### ASSIGNED TASK:
Copy out the entries below exactly as they stand, but only from the line containing "worst max path" through the line containing "buf_2 0.07, nand2_1 0.04, inv_1 0.04".

### DATA RECORDS:

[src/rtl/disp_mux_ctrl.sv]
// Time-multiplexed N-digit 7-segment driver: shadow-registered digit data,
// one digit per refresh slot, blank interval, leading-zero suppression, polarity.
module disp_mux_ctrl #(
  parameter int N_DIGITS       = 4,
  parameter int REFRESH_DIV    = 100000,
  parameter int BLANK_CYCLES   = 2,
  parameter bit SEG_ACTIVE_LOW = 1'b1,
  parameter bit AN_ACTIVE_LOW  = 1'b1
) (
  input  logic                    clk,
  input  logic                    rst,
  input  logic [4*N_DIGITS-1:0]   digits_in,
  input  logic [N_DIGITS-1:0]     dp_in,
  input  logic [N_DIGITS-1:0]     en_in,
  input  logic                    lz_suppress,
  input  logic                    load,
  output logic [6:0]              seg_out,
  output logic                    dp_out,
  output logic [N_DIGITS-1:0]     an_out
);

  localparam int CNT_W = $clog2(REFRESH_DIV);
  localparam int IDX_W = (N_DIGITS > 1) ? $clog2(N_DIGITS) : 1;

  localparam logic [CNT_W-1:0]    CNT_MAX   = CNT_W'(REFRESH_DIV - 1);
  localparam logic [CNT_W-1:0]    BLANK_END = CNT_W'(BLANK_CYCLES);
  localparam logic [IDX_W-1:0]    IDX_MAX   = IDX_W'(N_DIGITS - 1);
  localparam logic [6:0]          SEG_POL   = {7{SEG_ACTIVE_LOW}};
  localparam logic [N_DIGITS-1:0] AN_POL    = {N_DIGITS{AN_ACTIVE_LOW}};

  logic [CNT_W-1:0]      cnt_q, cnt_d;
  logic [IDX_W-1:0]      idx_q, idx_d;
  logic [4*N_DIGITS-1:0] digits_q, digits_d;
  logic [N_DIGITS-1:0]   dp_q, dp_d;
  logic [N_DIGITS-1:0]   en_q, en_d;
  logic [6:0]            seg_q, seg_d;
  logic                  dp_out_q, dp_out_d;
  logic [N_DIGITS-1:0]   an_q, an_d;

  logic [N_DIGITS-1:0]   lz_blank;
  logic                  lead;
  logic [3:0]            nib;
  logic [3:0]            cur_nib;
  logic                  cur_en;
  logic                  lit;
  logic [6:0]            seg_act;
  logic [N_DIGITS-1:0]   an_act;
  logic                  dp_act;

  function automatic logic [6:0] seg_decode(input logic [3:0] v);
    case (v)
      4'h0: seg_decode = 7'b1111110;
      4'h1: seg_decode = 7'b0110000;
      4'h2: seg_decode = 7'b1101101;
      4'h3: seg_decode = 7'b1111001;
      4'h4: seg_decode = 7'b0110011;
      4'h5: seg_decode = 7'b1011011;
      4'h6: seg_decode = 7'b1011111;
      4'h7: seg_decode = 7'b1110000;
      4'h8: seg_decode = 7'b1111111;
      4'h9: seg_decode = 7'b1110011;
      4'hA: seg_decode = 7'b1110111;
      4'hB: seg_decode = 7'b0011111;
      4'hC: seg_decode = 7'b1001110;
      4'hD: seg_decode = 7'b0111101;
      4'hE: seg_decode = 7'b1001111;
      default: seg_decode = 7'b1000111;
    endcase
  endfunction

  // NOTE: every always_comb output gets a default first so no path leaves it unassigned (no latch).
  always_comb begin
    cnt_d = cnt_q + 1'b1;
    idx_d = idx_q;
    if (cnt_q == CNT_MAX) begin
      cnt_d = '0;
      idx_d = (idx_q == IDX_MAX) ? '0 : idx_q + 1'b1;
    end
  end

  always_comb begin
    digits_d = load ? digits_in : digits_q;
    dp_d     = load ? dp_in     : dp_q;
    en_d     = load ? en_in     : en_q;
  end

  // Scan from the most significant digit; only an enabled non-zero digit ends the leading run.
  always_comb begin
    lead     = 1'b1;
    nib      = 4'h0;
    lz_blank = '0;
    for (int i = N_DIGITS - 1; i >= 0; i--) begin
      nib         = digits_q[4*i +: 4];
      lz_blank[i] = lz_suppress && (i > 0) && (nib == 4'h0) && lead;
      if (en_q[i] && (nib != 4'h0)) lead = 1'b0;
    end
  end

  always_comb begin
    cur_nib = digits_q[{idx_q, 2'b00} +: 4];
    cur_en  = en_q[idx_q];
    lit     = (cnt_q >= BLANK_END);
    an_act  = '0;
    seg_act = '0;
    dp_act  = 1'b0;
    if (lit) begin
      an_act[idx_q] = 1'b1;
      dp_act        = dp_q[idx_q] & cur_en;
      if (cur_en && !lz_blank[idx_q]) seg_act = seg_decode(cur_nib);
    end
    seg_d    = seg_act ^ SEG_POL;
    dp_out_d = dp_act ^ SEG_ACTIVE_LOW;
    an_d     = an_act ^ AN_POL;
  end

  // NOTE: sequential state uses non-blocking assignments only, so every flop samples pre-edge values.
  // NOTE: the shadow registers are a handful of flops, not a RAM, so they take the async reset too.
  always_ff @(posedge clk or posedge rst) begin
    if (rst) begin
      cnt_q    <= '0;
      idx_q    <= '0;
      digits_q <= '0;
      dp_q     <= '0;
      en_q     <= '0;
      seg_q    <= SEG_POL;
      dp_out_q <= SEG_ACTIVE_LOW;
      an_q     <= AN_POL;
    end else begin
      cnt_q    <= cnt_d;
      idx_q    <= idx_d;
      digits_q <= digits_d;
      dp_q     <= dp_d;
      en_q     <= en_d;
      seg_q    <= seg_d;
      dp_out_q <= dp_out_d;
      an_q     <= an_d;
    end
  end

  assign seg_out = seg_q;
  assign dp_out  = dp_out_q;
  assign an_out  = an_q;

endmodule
* * *
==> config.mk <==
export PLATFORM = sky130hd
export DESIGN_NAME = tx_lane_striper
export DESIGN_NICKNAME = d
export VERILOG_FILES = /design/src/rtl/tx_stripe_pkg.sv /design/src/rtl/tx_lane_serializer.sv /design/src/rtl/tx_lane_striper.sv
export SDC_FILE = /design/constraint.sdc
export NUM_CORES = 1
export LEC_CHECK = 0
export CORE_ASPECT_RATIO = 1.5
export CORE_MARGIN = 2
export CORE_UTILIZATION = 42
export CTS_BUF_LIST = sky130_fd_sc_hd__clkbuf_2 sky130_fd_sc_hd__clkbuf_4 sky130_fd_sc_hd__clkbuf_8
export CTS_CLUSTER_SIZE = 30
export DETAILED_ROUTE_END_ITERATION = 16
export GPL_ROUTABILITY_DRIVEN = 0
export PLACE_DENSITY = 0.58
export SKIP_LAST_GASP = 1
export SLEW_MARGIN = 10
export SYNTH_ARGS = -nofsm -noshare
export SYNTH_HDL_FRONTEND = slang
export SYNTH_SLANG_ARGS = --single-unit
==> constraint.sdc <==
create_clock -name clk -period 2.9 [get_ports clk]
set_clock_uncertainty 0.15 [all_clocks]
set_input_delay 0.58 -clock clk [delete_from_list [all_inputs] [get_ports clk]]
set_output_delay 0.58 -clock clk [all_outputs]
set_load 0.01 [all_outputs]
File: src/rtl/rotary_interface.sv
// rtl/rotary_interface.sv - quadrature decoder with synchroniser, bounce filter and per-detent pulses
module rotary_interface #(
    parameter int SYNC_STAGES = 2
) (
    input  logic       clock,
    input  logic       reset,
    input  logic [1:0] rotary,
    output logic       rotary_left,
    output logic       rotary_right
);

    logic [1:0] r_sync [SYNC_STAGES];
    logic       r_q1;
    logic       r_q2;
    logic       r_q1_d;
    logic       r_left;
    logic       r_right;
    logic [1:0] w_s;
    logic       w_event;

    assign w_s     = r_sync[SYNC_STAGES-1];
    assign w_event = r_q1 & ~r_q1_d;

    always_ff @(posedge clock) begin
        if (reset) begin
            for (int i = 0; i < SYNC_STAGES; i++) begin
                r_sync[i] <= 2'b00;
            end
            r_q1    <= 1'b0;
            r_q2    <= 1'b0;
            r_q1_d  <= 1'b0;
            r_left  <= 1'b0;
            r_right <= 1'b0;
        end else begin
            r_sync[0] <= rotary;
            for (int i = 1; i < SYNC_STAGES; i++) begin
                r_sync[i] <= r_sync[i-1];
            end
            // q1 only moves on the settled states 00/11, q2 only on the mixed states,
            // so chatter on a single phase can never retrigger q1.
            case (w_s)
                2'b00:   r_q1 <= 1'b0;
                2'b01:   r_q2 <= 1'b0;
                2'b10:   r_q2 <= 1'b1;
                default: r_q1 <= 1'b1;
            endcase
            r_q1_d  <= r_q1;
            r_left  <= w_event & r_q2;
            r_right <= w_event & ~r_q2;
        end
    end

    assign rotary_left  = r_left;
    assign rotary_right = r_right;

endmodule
* * *
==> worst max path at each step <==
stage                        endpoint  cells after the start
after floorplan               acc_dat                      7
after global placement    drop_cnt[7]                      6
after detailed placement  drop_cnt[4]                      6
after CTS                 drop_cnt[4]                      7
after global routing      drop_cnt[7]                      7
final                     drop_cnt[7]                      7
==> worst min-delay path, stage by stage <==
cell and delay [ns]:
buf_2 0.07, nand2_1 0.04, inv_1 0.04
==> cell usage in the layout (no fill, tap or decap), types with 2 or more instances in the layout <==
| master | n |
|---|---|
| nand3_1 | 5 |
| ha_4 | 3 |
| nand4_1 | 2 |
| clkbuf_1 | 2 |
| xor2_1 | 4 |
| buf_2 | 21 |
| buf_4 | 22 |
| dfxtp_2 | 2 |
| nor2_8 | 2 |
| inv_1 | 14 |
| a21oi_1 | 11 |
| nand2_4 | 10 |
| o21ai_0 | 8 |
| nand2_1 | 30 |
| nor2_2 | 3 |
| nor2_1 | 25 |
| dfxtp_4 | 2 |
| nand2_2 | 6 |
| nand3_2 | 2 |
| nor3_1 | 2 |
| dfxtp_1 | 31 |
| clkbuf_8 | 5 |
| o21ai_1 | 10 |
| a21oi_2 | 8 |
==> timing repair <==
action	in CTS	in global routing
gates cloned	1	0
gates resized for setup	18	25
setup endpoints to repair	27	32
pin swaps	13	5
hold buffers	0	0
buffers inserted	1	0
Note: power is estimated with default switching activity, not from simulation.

### SOLVED EXERCISE:
==> worst max path at each step <==
stage                        endpoint  cells after the start
after floorplan               acc_dat                      7
after global placement    drop_cnt[7]                      6
after detailed placement  drop_cnt[4]                      6
after CTS                 drop_cnt[4]                      7
after global routing      drop_cnt[7]                      7
final                     drop_cnt[7]                      7
==> worst min-delay path, stage by stage <==
cell and delay [ns]:
buf_2 0.07, nand2_1 0.04, inv_1 0.04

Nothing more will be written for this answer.